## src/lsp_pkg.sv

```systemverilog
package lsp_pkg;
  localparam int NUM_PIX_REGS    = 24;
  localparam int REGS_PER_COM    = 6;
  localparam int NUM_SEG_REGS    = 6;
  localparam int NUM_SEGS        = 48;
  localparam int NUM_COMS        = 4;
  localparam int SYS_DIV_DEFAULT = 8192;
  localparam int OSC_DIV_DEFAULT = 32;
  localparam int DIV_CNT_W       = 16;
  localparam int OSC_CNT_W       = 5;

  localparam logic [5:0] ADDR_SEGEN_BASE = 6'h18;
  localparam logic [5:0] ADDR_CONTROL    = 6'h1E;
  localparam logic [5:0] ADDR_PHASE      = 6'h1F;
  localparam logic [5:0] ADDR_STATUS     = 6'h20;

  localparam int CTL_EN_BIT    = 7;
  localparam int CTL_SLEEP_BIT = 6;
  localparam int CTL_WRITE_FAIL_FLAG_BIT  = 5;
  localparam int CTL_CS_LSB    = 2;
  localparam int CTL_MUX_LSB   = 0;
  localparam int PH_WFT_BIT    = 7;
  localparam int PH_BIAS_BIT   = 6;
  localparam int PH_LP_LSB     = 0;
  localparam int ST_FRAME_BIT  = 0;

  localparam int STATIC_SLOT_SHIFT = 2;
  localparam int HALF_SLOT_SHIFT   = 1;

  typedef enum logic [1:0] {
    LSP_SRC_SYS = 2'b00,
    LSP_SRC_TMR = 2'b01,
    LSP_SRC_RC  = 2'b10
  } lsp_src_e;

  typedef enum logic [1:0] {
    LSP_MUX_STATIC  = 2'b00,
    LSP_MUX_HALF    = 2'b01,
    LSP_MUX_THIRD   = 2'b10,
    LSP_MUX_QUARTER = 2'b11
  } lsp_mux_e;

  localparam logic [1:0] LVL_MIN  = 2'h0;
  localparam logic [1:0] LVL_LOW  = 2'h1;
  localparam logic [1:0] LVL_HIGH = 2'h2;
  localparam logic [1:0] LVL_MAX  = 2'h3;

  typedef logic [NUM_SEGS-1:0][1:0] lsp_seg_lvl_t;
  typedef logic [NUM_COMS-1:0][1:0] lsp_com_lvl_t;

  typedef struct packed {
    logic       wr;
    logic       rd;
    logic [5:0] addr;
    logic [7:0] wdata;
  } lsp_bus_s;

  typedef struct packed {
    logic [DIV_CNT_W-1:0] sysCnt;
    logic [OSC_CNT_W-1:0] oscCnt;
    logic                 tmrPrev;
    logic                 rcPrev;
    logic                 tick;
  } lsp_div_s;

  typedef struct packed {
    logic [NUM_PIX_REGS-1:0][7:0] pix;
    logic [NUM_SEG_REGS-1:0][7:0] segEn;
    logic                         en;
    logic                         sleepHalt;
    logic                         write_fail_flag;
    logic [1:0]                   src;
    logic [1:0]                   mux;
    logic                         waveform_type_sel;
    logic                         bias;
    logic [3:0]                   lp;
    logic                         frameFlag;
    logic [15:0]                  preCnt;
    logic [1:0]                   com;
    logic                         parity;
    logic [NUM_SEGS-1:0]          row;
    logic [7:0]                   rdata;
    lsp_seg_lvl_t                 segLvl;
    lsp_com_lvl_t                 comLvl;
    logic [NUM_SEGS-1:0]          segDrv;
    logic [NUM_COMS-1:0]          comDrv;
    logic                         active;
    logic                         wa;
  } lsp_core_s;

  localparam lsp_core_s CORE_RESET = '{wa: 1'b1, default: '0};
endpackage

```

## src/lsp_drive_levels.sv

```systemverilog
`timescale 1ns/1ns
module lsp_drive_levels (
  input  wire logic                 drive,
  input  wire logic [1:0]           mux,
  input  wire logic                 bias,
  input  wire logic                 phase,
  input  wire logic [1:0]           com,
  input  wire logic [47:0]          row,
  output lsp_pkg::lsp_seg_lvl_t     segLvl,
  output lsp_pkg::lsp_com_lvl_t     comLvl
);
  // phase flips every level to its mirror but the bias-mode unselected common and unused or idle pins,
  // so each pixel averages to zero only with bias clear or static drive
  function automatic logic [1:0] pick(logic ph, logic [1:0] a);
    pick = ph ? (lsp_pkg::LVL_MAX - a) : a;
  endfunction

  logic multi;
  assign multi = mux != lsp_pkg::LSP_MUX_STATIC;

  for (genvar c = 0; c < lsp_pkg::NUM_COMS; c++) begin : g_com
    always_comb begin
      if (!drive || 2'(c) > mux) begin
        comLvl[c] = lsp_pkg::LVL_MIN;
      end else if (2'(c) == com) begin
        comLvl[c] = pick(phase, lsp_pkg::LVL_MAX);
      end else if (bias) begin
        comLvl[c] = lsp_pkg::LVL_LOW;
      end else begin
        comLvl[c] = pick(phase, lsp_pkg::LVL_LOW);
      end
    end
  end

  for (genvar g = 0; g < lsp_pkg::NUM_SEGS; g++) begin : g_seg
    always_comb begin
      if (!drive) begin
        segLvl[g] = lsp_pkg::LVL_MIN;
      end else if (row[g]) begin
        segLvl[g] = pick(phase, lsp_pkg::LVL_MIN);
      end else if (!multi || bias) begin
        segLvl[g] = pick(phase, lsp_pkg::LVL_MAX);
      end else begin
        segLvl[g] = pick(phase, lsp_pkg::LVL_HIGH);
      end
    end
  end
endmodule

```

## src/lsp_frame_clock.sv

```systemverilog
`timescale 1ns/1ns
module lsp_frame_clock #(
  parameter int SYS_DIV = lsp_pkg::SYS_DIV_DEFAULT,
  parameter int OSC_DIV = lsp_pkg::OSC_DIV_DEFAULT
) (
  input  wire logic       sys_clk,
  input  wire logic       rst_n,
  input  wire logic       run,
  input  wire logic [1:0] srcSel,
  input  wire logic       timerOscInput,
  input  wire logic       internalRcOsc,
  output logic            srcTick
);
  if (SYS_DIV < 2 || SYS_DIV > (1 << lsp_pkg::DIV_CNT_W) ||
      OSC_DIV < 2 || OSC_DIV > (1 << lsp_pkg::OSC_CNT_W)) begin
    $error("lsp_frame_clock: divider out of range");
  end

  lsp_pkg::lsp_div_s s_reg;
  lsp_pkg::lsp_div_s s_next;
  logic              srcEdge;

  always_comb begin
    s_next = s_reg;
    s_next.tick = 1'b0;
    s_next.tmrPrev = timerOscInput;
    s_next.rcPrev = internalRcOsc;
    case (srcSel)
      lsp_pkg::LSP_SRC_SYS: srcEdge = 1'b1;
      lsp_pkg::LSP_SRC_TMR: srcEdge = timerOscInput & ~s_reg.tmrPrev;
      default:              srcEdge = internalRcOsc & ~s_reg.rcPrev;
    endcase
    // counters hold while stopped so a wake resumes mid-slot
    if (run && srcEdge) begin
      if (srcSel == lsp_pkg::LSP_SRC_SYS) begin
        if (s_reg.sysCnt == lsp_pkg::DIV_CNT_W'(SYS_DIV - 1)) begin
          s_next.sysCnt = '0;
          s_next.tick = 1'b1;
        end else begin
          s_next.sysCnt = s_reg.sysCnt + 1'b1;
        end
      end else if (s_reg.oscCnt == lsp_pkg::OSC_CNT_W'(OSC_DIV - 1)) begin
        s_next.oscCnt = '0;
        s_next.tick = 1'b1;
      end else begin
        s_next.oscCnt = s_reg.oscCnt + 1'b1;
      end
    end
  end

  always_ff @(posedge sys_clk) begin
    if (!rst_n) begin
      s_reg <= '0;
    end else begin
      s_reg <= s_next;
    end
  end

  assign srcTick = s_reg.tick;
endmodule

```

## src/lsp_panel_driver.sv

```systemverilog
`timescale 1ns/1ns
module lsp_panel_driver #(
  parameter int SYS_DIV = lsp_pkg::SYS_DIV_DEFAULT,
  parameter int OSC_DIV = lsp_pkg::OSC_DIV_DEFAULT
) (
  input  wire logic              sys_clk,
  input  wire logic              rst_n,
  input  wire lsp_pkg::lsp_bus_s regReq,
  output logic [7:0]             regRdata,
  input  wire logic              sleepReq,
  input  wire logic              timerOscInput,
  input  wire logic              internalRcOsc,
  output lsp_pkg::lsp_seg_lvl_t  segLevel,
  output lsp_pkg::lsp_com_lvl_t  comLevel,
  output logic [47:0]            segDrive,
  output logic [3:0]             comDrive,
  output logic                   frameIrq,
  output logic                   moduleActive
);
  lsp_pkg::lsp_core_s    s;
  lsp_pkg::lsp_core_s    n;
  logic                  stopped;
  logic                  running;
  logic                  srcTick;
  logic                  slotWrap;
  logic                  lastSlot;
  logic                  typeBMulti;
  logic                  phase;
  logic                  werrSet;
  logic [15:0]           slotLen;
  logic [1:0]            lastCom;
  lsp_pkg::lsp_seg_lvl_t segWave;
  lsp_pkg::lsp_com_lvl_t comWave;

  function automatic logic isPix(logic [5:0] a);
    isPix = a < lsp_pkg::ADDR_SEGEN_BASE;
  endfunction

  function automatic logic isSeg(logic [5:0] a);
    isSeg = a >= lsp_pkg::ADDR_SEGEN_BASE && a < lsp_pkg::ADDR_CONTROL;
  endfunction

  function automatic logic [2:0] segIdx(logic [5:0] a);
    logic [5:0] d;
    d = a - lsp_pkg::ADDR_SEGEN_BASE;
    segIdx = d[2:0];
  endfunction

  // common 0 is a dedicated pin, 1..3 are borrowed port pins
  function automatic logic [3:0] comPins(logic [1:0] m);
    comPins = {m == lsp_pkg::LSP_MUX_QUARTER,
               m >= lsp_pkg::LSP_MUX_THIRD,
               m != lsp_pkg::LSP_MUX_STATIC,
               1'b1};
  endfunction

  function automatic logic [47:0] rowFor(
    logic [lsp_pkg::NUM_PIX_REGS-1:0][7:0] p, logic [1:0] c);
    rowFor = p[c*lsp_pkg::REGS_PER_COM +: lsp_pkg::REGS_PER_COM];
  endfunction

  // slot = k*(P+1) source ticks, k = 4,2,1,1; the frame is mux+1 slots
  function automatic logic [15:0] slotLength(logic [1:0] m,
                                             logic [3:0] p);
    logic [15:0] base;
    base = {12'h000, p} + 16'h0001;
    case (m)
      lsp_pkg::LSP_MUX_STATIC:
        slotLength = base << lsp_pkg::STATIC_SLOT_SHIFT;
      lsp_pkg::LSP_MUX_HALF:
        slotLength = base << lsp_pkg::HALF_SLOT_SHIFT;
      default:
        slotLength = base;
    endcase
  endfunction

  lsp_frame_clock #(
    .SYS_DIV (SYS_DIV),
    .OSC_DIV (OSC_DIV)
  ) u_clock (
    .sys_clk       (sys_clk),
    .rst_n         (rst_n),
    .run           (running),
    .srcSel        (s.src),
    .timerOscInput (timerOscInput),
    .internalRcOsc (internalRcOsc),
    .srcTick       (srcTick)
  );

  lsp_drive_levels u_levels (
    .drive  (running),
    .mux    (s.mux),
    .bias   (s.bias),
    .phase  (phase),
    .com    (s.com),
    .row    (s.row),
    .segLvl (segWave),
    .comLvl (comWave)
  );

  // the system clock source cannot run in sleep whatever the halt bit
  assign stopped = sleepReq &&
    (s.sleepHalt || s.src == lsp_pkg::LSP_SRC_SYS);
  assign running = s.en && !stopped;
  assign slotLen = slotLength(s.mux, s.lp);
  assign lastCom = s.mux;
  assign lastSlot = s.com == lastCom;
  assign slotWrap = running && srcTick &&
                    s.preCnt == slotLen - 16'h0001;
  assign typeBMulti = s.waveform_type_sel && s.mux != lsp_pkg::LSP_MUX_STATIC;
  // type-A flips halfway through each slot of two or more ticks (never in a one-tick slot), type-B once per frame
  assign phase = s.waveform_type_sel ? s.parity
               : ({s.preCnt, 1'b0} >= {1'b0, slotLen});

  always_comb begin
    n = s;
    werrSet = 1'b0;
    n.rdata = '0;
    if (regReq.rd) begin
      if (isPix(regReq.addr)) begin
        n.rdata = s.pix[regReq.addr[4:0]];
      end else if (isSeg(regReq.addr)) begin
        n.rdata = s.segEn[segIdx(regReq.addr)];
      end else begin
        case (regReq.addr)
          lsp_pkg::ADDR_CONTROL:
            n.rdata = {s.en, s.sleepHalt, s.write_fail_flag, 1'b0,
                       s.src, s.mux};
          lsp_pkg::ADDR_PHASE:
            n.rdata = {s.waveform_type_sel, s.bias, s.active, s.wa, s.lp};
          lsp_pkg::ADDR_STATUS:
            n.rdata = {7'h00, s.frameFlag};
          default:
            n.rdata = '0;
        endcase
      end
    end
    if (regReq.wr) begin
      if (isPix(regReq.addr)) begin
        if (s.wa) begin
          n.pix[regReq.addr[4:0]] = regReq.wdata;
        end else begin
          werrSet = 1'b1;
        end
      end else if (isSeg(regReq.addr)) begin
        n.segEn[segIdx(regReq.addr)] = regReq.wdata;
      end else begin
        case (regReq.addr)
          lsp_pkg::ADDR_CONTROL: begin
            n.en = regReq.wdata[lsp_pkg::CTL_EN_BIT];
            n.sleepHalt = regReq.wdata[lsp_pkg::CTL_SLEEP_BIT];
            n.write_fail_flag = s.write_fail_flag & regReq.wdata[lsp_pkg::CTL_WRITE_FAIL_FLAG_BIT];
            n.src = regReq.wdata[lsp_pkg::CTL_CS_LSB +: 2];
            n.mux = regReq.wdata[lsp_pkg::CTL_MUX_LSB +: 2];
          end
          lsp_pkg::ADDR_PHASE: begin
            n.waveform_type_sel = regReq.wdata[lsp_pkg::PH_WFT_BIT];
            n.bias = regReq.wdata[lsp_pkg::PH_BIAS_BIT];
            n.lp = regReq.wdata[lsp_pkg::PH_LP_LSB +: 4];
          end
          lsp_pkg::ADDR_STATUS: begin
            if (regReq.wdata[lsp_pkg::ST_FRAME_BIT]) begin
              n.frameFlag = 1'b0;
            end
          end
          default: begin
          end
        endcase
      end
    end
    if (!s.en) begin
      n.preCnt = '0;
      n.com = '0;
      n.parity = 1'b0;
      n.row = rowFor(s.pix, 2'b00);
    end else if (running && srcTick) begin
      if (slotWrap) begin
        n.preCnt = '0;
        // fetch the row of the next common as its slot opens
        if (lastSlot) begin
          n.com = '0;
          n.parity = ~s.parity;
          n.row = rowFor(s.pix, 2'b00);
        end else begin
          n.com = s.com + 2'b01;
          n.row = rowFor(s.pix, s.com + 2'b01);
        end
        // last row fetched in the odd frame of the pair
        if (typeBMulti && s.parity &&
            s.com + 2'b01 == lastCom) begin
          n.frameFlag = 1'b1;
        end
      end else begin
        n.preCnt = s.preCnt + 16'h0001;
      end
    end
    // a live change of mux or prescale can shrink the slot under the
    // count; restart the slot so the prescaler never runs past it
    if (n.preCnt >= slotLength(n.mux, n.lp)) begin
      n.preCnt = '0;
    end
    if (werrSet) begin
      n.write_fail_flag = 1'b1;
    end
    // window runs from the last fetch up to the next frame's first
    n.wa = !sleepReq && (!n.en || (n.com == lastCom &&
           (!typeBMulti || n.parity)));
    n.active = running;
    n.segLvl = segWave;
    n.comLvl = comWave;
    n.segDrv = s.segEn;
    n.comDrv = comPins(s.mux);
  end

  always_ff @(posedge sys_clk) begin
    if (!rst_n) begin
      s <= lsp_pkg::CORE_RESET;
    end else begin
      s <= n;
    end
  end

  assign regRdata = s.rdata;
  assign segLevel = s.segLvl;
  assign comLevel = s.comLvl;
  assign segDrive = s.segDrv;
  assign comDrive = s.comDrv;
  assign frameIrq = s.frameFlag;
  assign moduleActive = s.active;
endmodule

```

**Work task:** Copy task for the entries above: every line with the string "slotLength".

**Solution to this problem:**
  function automatic logic [15:0] slotLength(logic [1:0] m,
        slotLength = base << lsp_pkg::STATIC_SLOT_SHIFT;
        slotLength = base << lsp_pkg::HALF_SLOT_SHIFT;
        slotLength = base;
  assign slotLen = slotLength(s.mux, s.lp);
    if (n.preCnt >= slotLength(n.mux, n.lp)) begin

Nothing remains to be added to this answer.